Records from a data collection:
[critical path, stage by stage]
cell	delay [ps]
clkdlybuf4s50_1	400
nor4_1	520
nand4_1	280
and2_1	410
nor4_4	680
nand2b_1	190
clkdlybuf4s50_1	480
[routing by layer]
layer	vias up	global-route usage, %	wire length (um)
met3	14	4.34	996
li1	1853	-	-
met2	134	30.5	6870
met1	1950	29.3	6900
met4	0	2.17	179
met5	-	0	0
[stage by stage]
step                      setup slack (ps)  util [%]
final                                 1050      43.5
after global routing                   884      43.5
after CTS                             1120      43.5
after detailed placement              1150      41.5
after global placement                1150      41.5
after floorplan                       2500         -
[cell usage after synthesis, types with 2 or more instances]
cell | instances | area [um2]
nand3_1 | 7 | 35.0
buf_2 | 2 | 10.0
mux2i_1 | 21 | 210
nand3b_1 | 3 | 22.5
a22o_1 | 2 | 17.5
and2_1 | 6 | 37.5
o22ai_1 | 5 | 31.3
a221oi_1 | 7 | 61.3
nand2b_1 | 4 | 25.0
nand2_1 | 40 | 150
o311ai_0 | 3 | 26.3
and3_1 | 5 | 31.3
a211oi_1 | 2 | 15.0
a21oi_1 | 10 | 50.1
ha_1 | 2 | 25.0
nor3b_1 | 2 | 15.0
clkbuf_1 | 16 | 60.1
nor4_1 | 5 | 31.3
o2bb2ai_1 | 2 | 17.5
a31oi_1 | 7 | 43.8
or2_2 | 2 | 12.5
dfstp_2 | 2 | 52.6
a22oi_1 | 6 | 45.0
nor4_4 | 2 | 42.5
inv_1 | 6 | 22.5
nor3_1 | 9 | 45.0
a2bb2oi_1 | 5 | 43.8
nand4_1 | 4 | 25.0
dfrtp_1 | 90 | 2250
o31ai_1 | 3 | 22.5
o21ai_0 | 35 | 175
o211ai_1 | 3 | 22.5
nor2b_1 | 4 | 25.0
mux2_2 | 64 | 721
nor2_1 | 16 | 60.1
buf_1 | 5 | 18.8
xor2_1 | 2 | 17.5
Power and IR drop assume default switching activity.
* * *
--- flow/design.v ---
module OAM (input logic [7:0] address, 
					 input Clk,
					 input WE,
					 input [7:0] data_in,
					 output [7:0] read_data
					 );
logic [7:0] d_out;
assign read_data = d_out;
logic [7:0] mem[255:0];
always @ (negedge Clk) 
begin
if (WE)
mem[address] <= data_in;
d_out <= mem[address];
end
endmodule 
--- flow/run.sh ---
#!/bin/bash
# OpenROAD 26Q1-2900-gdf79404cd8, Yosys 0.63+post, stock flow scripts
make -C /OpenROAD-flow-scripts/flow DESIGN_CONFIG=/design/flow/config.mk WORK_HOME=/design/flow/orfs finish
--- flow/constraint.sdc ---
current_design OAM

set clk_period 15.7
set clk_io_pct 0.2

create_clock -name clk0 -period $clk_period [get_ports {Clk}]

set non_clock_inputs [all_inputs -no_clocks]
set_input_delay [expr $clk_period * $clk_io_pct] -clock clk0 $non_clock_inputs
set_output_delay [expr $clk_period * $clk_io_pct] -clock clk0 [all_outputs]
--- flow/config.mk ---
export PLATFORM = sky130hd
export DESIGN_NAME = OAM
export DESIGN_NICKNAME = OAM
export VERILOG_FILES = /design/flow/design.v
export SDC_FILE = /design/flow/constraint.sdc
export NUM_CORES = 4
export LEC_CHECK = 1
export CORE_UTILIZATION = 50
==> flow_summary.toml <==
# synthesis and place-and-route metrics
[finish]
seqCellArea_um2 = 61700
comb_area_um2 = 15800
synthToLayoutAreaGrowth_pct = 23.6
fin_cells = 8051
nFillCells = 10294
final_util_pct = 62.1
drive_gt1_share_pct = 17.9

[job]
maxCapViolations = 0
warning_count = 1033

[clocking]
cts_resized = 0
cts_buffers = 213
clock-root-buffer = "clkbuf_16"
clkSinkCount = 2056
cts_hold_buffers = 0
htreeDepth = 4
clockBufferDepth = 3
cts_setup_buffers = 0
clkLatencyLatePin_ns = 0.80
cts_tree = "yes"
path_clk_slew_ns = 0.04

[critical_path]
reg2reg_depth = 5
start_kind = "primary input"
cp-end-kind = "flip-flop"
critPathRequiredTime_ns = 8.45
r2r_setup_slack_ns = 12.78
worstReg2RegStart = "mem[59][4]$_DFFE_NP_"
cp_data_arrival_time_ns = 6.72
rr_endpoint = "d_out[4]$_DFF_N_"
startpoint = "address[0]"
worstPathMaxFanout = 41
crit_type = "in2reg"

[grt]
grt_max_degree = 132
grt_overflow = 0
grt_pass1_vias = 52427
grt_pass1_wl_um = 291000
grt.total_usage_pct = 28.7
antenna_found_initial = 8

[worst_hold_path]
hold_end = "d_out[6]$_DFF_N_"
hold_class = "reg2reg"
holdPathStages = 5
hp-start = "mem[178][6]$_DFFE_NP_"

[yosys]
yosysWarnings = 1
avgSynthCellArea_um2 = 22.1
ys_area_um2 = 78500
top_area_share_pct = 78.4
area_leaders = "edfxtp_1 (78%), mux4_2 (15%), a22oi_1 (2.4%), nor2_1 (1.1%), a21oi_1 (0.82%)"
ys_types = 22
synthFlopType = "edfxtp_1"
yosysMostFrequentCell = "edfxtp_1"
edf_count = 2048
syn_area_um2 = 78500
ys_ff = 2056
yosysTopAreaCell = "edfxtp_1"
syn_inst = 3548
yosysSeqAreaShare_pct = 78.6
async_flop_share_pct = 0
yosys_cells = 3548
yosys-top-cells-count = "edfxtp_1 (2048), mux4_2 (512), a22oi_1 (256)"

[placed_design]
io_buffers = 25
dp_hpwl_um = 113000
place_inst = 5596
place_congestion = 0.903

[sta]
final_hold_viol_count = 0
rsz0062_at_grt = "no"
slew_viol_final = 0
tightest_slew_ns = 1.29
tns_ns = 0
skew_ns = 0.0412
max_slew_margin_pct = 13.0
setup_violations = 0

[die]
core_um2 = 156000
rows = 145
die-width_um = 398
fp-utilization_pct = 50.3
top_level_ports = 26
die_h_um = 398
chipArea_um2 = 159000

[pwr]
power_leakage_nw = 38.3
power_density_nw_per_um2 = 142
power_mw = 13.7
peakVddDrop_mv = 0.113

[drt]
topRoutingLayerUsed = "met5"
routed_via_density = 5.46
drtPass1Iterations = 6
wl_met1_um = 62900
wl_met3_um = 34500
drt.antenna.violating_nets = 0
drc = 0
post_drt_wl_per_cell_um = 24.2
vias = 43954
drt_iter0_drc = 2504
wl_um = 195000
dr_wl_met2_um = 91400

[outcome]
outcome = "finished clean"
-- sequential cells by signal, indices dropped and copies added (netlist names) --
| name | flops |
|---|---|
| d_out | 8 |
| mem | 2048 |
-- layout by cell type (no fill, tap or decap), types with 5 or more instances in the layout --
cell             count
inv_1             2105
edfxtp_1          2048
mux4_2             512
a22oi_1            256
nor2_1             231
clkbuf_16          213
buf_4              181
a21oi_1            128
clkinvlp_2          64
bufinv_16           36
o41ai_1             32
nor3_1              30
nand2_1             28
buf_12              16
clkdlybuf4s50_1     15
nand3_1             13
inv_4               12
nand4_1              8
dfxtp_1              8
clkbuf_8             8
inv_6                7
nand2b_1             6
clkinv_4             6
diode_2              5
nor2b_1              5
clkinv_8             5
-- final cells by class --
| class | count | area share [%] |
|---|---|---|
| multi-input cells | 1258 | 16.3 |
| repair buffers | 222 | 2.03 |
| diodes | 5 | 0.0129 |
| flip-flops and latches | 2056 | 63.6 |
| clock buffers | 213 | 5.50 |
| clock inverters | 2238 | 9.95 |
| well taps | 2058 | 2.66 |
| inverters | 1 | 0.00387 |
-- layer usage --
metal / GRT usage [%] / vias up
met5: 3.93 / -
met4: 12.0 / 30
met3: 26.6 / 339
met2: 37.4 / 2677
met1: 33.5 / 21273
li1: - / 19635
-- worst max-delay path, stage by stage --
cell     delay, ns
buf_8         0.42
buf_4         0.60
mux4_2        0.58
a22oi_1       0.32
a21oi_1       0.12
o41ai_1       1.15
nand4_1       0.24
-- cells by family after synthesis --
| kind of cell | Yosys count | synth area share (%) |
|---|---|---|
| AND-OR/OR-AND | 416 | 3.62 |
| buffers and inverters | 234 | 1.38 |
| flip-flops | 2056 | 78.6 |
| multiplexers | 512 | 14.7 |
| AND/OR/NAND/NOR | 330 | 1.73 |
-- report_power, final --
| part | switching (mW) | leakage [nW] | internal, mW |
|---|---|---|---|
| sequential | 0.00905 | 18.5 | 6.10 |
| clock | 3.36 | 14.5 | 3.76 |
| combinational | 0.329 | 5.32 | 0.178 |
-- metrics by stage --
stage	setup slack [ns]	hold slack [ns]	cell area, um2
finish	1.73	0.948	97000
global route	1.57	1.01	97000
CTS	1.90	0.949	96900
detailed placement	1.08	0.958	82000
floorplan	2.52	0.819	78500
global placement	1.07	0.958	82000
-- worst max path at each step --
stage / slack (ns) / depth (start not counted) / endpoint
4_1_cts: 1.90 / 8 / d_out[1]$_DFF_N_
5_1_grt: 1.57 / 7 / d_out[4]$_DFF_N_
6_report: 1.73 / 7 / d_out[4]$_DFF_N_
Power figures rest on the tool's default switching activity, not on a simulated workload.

* **What is required**: Could you write out, exactly as they stand, only the lines above that begin at the line with "buf_1 | 5 | 18.8" and stop after the line with "Power and IR"?

* **Solution to the exercise**:
buf_1 | 5 | 18.8
xor2_1 | 2 | 17.5
Power and IR drop assume default switching activity.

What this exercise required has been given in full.